Section: 903
9/12/12
Spectroscopy- Infrared Spectroscopy and Nuclear Magnetic Resonance spectroscopy.
1. Identifying Cyclohexanone, Acetone, and Acetophenone
All three compounds will have peaks around 1710 cm^-1 in their IR
spectra’s. However the Cyclohexanone and Acetophenone are more
substituted so they will have peaks lower than that with Acetophenone having
the lowest. Acetophenone also has an aromatic ring and thus will show peaks
the reflect that at 1600 cm^-1. The NMR spectra’s for each will be quite
different in that the Acetone will only have one peak for its two sets of
equivalent hydrogen Ions. However the Acetophenone will have a high peak
around 9 ppm from its aromatic ring.
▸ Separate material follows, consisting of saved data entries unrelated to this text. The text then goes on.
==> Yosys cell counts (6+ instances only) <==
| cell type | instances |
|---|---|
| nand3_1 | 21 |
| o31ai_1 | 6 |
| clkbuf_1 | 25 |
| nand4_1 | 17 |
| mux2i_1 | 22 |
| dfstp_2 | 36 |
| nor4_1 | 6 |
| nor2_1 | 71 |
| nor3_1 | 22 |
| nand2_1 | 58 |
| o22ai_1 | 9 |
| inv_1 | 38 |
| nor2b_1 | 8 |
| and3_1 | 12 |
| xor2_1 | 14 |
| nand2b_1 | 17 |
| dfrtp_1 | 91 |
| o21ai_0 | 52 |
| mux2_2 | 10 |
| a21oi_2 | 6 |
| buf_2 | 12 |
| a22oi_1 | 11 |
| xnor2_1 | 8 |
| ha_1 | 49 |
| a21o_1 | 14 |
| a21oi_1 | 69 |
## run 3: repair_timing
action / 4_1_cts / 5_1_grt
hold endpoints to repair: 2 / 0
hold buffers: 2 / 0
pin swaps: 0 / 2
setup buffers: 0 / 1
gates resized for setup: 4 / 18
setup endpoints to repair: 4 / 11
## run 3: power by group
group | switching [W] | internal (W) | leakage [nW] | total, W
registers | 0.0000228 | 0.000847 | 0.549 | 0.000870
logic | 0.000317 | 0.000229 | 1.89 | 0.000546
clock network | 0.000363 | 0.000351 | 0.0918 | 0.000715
==> src/rtl/alu_operand_stage.sv <==
// Decode-to-execute register feeding the 32-bit ALU, with operand forwarding from the
// ALU's registered result and the writeback port. Define OPSTAGE_PERF_EN to add perf counters.
module alu_operand_stage #(
  parameter int WIDTH   = 32,
  parameter int RADDR_W = 5,
  parameter int IMM_W   = 16
) (
  input  logic               clk,
  input  logic               reset,
  input  logic               in_valid,
  output logic               in_ready,
  input  logic [RADDR_W-1:0] in_rs,
  input  logic [RADDR_W-1:0] in_rt,
  input  logic [RADDR_W-1:0] in_rd,
  input  logic [WIDTH-1:0]   in_rs_data,
  input  logic [WIDTH-1:0]   in_rt_data,
  input  logic [IMM_W-1:0]   in_imm,
  input  logic               in_use_imm,
  input  logic [2:0]         in_alu_ctrl,
  input  logic               in_reg_write,
  input  logic               flush,
  input  logic               ex_ready,
  input  logic [WIDTH-1:0]   alu_r,
  input  logic               wb_valid,
  input  logic [RADDR_W-1:0] wb_rd,
  input  logic [WIDTH-1:0]   wb_data,
  output logic               out_valid,
  output logic [WIDTH-1:0]   out_a,
  output logic [WIDTH-1:0]   out_b,
  output logic [2:0]         out_alu_ctrl,
  output logic [RADDR_W-1:0] out_rd,
  output logic               out_reg_write
`ifdef OPSTAGE_PERF_EN
  ,
  output logic [31:0]        perf_stall,
  output logic [31:0]        perf_flush,
  output logic [31:0]        perf_fwd_ex
`endif
);

  logic               valid_reg;
  logic [RADDR_W-1:0] rs_reg, rt_reg, rd_reg;
  logic [WIDTH-1:0]   rs_data_reg, rt_data_reg, imm_reg;
  logic               use_imm_reg;
  logic [2:0]         alu_ctrl_reg;
  logic               reg_write_reg;
  logic               ex_tag_v_reg;
  logic [RADDR_W-1:0] ex_tag_rd_reg;

  logic issue, capture;
  logic fwd_a_ex, fwd_b_ex, fwd_a_wb, fwd_b_wb;

  assign in_ready = !valid_reg || ex_ready;
  assign issue    = valid_reg && ex_ready;
  assign capture  = in_valid && in_ready && !flush;

  // The ex-tag only names a nonzero destination, so a match implies the source is nonzero.
  assign fwd_a_ex = ex_tag_v_reg && (ex_tag_rd_reg == rs_reg);
  assign fwd_b_ex = ex_tag_v_reg && (ex_tag_rd_reg == rt_reg) && !use_imm_reg;
  assign fwd_a_wb = wb_valid && (wb_rd == rs_reg);
  assign fwd_b_wb = wb_valid && (wb_rd == rt_reg);

  always_comb begin
    out_a = rs_data_reg;
    if (rs_reg == '0)  out_a = '0;
    else if (fwd_a_ex) out_a = alu_r;
    else if (fwd_a_wb) out_a = wb_data;
  end

  always_comb begin
    out_b = rt_data_reg;
    if (use_imm_reg)        out_b = imm_reg;
    else if (rt_reg == '0)  out_b = '0;
    else if (fwd_b_ex)      out_b = alu_r;
    else if (fwd_b_wb)      out_b = wb_data;
  end

  assign out_valid     = valid_reg;
  assign out_alu_ctrl  = alu_ctrl_reg;
  assign out_rd        = rd_reg;
  assign out_reg_write = reg_write_reg;

  always_ff @(posedge clk or posedge reset) begin
    if (reset) begin
      valid_reg     <= 1'b0;
      rs_reg        <= '0;
      rt_reg        <= '0;
      rd_reg        <= '0;
      rs_data_reg   <= '0;
      rt_data_reg   <= '0;
      imm_reg       <= '0;
      use_imm_reg   <= 1'b0;
      alu_ctrl_reg  <= 3'b000;
      reg_write_reg <= 1'b0;
      ex_tag_v_reg  <= 1'b0;
      ex_tag_rd_reg <= '0;
    end else begin
      // The ALU registers its result, so alu_r next cycle belongs to whatever issues now.
      ex_tag_v_reg  <= issue && reg_write_reg && (rd_reg != '0);
      ex_tag_rd_reg <= rd_reg;
      if (flush) begin
        valid_reg <= 1'b0;
      end else if (capture) begin
        valid_reg     <= 1'b1;
        rs_reg        <= in_rs;
        rt_reg        <= in_rt;
        rd_reg        <= in_rd;
        rs_data_reg   <= in_rs_data;
        rt_data_reg   <= in_rt_data;
        imm_reg       <= {{(WIDTH-IMM_W){in_imm[IMM_W-1]}}, in_imm};
        use_imm_reg   <= in_use_imm;
        alu_ctrl_reg  <= in_alu_ctrl;
        reg_write_reg <= in_reg_write;
      end else if (issue) begin
        valid_reg <= 1'b0;
      end
    end
  end

`ifdef OPSTAGE_PERF_EN
  logic [31:0] perf_stall_reg, perf_flush_reg, perf_fwd_ex_reg;

  always_ff @(posedge clk or posedge reset) begin
    if (reset) begin
      perf_stall_reg  <= '0;
      perf_flush_reg  <= '0;
      perf_fwd_ex_reg <= '0;
    end else begin
      if (valid_reg && !ex_ready && perf_stall_reg != 32'hFFFF_FFFF)
        perf_stall_reg <= perf_stall_reg + 32'd1;
      if (flush && valid_reg && perf_flush_reg != 32'hFFFF_FFFF)
        perf_flush_reg <= perf_flush_reg + 32'd1;
      if (issue && (fwd_a_ex || fwd_b_ex) && perf_fwd_ex_reg != 32'hFFFF_FFFF)
        perf_fwd_ex_reg <= perf_fwd_ex_reg + 32'd1;
    end
  end

  assign perf_stall  = perf_stall_reg;
  assign perf_flush  = perf_flush_reg;
  assign perf_fwd_ex = perf_fwd_ex_reg;
`endif

endmodule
These differences should clearly
distinguish the compounds in a IR and NMR spectroscopy.
2. The IR spectra we did in the lab shows some clear functional groups present.
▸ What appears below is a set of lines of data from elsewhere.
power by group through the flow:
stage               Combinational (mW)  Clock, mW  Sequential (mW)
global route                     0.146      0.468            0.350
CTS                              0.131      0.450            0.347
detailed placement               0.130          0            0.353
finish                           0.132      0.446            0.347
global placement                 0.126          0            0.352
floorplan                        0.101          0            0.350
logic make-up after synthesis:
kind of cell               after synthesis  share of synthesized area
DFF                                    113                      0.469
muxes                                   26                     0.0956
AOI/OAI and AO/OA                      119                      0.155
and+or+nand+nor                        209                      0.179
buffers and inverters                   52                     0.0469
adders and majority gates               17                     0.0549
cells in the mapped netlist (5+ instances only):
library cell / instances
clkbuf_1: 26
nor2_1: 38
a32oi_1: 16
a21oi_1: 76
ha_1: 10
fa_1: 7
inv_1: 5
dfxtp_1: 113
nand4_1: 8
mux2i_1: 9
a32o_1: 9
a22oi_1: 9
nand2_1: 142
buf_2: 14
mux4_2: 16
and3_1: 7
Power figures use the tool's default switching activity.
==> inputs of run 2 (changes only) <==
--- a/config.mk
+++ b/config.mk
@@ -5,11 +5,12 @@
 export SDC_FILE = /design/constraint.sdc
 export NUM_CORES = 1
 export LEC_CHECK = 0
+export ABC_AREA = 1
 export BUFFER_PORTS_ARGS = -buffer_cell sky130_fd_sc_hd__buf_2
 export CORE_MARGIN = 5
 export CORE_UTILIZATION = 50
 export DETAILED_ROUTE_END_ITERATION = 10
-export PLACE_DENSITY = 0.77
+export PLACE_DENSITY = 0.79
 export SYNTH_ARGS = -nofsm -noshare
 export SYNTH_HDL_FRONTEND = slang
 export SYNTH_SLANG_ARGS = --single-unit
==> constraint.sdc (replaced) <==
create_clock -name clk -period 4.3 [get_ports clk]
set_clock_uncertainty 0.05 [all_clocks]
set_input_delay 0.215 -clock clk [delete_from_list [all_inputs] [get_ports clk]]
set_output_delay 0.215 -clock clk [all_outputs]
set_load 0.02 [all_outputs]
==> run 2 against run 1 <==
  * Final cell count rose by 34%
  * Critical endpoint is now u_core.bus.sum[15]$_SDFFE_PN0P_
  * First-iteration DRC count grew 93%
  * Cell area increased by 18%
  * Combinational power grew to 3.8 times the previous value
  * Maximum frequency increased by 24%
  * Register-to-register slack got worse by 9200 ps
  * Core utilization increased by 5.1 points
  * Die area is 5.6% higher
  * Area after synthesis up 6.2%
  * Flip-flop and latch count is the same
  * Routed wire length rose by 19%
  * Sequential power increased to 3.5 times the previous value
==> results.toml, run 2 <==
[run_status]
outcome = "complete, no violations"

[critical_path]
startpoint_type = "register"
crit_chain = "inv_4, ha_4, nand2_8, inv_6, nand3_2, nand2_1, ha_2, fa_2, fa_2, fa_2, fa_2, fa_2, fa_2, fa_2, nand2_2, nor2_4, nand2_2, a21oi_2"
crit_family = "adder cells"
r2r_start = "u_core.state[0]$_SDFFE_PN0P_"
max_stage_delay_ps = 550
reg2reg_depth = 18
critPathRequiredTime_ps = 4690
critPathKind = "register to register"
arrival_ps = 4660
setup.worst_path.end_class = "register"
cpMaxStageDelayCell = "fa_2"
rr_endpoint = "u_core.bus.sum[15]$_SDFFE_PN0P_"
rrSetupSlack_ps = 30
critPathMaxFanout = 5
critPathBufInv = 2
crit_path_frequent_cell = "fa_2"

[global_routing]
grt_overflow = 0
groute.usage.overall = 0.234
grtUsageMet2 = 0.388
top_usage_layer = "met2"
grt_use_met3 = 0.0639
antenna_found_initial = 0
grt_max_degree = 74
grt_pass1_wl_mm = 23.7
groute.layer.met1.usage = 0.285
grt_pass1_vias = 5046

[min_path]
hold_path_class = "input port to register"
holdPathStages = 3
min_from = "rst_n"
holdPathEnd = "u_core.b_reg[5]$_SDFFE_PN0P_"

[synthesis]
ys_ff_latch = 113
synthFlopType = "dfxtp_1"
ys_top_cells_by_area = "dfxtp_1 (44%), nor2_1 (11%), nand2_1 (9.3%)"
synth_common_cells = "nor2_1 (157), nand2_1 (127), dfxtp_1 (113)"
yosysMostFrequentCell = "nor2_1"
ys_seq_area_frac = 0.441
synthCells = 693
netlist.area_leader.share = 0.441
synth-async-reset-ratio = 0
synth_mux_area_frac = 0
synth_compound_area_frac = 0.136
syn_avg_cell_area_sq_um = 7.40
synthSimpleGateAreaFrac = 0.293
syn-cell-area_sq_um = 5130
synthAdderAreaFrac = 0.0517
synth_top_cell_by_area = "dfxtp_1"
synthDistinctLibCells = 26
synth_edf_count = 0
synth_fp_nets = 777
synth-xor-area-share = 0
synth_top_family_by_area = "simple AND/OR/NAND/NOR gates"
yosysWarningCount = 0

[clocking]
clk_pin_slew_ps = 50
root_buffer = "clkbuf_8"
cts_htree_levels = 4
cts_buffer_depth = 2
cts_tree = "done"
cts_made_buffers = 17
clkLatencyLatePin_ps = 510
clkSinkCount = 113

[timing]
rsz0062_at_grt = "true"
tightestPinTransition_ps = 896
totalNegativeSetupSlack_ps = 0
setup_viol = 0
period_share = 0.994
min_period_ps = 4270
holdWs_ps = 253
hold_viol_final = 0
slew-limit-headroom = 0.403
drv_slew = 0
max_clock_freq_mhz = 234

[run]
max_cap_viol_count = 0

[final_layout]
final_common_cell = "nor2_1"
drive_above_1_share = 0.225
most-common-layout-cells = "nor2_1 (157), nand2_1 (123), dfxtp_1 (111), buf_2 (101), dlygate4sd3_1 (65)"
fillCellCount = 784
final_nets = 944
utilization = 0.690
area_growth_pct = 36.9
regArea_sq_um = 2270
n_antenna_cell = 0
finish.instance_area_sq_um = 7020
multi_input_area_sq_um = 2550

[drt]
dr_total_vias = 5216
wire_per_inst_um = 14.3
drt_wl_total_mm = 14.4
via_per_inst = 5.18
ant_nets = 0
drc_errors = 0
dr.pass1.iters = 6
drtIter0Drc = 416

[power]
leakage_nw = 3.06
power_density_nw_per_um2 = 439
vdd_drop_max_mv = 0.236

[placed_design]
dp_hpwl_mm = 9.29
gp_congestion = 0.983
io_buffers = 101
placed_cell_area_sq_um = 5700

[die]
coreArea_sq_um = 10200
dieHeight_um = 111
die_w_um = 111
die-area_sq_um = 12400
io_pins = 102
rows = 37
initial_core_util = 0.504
The broad peak at 3300 shows clearly that this molecule has an OH alcohol
group attached to it. Furthermore the peaks around 2950 suggest there are
C-H3 and C-H2 stretching. This leads me to believe this was an alkyl
alcohol, possibly ethanol.
Section: 903
9/12/12
3. Identifying compounds
a. C4H8O2
i. Molecule: Ethyl Acetate
ii. Reason: It is suggested to be an alkane because the peak below 3000 cm-1 and
the peak around 1710 reflects a carbonyl group. Furthermore the NMR shows a
large singlet as the second most shielded and a quadruplet and triplet which
suggests an ethyl group.
b. C4H9Br
i. Molecule: 2-Bromobutane
ii. Reason: The peaks just below 3000 cm-1 suggests an alkane is present. In the
NMR a weak sextet is present suggesting a single proton is adjacent to a primary
carbon on one side and a secondary on the other.
c. C8H9Br
i. Molecule: 1-Bromo-4-ethylbenzene
ii. Reason: In the IR there is a jagged peak around 3000 cm-1 that suggests an
aromatic ring. The NMR has peaks between 6 and 9 ppm which further suggests
an aromatic ring.
d. C4H8O2
i. Molecule: Butyric Acid
ii. Reason: The IR shows a broad jagged peak around 3000 cm-1 that suggests the
presence of an acid. Also the peak at 1710 cm-1 further reflects the presence of a
carbonyl group. The NMR shows a triplet, quadruplet, triplet sequence which
suggests a propyl group.
e. C5H10O
i. Molecule: 3-Pentanone
Section: 903
9/12/12
ii.
Reason: The peak at 1710 cm-1 suggests a carbonyl group is present. The NMR
shows only two peaks which suggests two sets of equal protons.
f. C5H10O
i. 2-Methylbutanal
ii. Reason: The peak at 1710 cm-1 showed a carbonyl present. The NMR however
showed 5 groups so there was no equal protons and the two groups around 1 ppm
suggested a tertiary carbon next to a secondary carbon. Also the NMR peak
around 10 ppm suggested a carbonyl present.